> **Entries shown**
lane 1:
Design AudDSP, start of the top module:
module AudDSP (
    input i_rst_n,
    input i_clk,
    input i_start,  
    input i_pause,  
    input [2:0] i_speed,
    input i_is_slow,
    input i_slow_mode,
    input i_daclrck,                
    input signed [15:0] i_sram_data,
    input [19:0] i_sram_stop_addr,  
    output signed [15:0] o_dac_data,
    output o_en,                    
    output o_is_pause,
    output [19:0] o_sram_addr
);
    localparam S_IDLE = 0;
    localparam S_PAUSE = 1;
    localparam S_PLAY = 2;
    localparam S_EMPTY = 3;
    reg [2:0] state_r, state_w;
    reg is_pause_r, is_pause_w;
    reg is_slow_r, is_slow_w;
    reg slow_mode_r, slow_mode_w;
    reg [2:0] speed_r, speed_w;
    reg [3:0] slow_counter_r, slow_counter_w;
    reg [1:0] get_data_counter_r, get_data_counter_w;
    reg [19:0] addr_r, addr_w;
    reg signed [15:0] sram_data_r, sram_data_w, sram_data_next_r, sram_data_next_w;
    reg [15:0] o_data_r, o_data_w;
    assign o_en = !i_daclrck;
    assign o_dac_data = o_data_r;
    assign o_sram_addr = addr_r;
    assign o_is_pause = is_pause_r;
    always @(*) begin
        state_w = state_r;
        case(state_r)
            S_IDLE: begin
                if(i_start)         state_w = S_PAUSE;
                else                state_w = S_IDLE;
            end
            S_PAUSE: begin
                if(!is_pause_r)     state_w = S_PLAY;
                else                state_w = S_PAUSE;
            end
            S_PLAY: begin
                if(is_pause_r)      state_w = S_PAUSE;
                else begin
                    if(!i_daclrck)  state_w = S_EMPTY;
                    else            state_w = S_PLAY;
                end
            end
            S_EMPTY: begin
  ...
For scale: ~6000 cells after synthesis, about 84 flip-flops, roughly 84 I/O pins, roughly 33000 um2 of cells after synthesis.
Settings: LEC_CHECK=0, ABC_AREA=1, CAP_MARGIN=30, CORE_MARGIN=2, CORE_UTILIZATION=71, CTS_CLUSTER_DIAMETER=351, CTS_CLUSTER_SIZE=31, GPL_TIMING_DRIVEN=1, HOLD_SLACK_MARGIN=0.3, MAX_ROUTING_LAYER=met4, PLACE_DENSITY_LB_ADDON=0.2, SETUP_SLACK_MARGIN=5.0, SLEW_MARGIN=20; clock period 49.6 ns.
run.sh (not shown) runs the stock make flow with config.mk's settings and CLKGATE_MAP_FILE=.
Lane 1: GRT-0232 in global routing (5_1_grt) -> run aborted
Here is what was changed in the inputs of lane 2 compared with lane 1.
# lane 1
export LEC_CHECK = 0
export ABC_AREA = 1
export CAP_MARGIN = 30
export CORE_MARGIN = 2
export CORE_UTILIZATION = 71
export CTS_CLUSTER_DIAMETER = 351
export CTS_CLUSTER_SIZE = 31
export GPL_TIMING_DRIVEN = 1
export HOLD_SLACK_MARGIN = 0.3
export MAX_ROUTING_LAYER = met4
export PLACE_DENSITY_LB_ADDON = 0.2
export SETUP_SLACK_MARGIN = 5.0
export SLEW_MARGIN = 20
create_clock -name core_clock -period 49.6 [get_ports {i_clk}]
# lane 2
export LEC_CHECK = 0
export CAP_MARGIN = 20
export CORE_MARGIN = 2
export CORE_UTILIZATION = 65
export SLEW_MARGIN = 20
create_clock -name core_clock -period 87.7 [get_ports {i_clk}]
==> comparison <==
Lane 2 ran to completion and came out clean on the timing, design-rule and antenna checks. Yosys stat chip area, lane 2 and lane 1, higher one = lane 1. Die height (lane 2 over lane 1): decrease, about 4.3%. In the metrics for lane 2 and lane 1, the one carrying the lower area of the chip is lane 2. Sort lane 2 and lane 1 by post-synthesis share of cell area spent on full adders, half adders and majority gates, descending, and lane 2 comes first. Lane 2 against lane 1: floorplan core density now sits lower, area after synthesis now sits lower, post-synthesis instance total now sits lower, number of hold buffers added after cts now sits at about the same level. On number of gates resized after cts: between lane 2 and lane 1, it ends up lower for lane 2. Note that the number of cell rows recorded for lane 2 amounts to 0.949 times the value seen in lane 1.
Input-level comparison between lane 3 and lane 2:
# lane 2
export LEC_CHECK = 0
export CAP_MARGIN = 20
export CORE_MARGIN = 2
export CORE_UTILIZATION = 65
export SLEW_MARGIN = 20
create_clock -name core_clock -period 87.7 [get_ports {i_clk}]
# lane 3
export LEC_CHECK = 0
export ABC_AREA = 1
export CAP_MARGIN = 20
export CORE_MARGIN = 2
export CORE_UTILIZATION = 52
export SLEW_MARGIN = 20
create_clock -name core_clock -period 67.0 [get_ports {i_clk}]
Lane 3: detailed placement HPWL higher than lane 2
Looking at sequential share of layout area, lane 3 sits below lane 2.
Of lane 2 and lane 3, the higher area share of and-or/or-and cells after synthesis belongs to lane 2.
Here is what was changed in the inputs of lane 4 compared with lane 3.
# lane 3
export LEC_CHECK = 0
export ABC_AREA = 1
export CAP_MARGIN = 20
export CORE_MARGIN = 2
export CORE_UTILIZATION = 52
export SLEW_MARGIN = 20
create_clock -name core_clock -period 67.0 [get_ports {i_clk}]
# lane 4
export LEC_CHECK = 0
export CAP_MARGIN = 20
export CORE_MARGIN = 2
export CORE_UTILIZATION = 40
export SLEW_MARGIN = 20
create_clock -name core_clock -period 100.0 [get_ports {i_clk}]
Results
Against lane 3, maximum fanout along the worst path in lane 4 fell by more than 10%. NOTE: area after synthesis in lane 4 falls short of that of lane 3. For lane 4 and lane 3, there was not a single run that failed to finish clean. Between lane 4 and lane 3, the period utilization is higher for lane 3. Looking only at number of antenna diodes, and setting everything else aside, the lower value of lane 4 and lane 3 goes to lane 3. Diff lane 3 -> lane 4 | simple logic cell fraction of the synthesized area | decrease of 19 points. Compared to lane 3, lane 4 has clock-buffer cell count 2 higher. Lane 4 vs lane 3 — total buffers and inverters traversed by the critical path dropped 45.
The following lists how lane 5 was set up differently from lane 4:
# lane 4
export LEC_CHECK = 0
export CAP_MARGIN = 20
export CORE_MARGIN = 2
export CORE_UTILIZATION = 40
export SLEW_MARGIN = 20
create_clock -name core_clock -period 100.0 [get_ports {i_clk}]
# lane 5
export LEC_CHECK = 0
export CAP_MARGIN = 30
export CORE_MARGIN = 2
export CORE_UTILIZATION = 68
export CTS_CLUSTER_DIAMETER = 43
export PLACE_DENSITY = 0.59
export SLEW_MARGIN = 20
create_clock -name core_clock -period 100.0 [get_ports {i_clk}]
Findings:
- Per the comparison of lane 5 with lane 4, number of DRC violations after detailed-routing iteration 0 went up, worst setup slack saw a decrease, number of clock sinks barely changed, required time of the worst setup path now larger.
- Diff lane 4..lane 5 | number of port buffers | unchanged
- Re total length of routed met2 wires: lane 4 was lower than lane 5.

--

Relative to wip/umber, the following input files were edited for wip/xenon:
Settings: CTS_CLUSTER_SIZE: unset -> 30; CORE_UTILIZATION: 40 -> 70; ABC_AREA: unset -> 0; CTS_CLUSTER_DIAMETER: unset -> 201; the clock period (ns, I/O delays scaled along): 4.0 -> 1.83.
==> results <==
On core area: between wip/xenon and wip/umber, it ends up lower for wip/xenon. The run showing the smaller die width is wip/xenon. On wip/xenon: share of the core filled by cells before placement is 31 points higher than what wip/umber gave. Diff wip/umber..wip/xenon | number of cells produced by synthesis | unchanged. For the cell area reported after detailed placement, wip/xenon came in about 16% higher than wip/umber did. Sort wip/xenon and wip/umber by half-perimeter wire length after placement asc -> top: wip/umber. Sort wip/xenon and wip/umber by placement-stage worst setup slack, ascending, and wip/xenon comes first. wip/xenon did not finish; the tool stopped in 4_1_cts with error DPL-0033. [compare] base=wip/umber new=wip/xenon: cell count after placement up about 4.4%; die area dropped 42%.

> **Requirement**
Out of the data above, transcribe exactly and only the lines starting with the line that has "Relative to wip/umber, the" and going on through the line that has "On core area: between", both included.

> **Finished task**
Relative to wip/umber, the following input files were edited for wip/xenon:
Settings: CTS_CLUSTER_SIZE: unset -> 30; CORE_UTILIZATION: 40 -> 70; ABC_AREA: unset -> 0; CTS_CLUSTER_DIAMETER: unset -> 201; the clock period (ns, I/O delays scaled along): 4.0 -> 1.83.
==> results <==
On core area: between wip/xenon and wip/umber, it ends up lower for wip/xenon. The run showing the smaller die width is wip/xenon. On wip/xenon: share of the core filled by cells before placement is 31 points higher than what wip/umber gave. Diff wip/umber..wip/xenon | number of cells produced by synthesis | unchanged. For the cell area reported after detailed placement, wip/xenon came in about 16% higher than wip/umber did. Sort wip/xenon and wip/umber by half-perimeter wire length after placement asc -> top: wip/umber. Sort wip/xenon and wip/umber by placement-stage worst setup slack, ascending, and wip/xenon comes first. wip/xenon did not finish; the tool stopped in 4_1_cts with error DPL-0033. [compare] base=wip/umber new=wip/xenon: cell count after placement up about 4.4%; die area dropped 42%.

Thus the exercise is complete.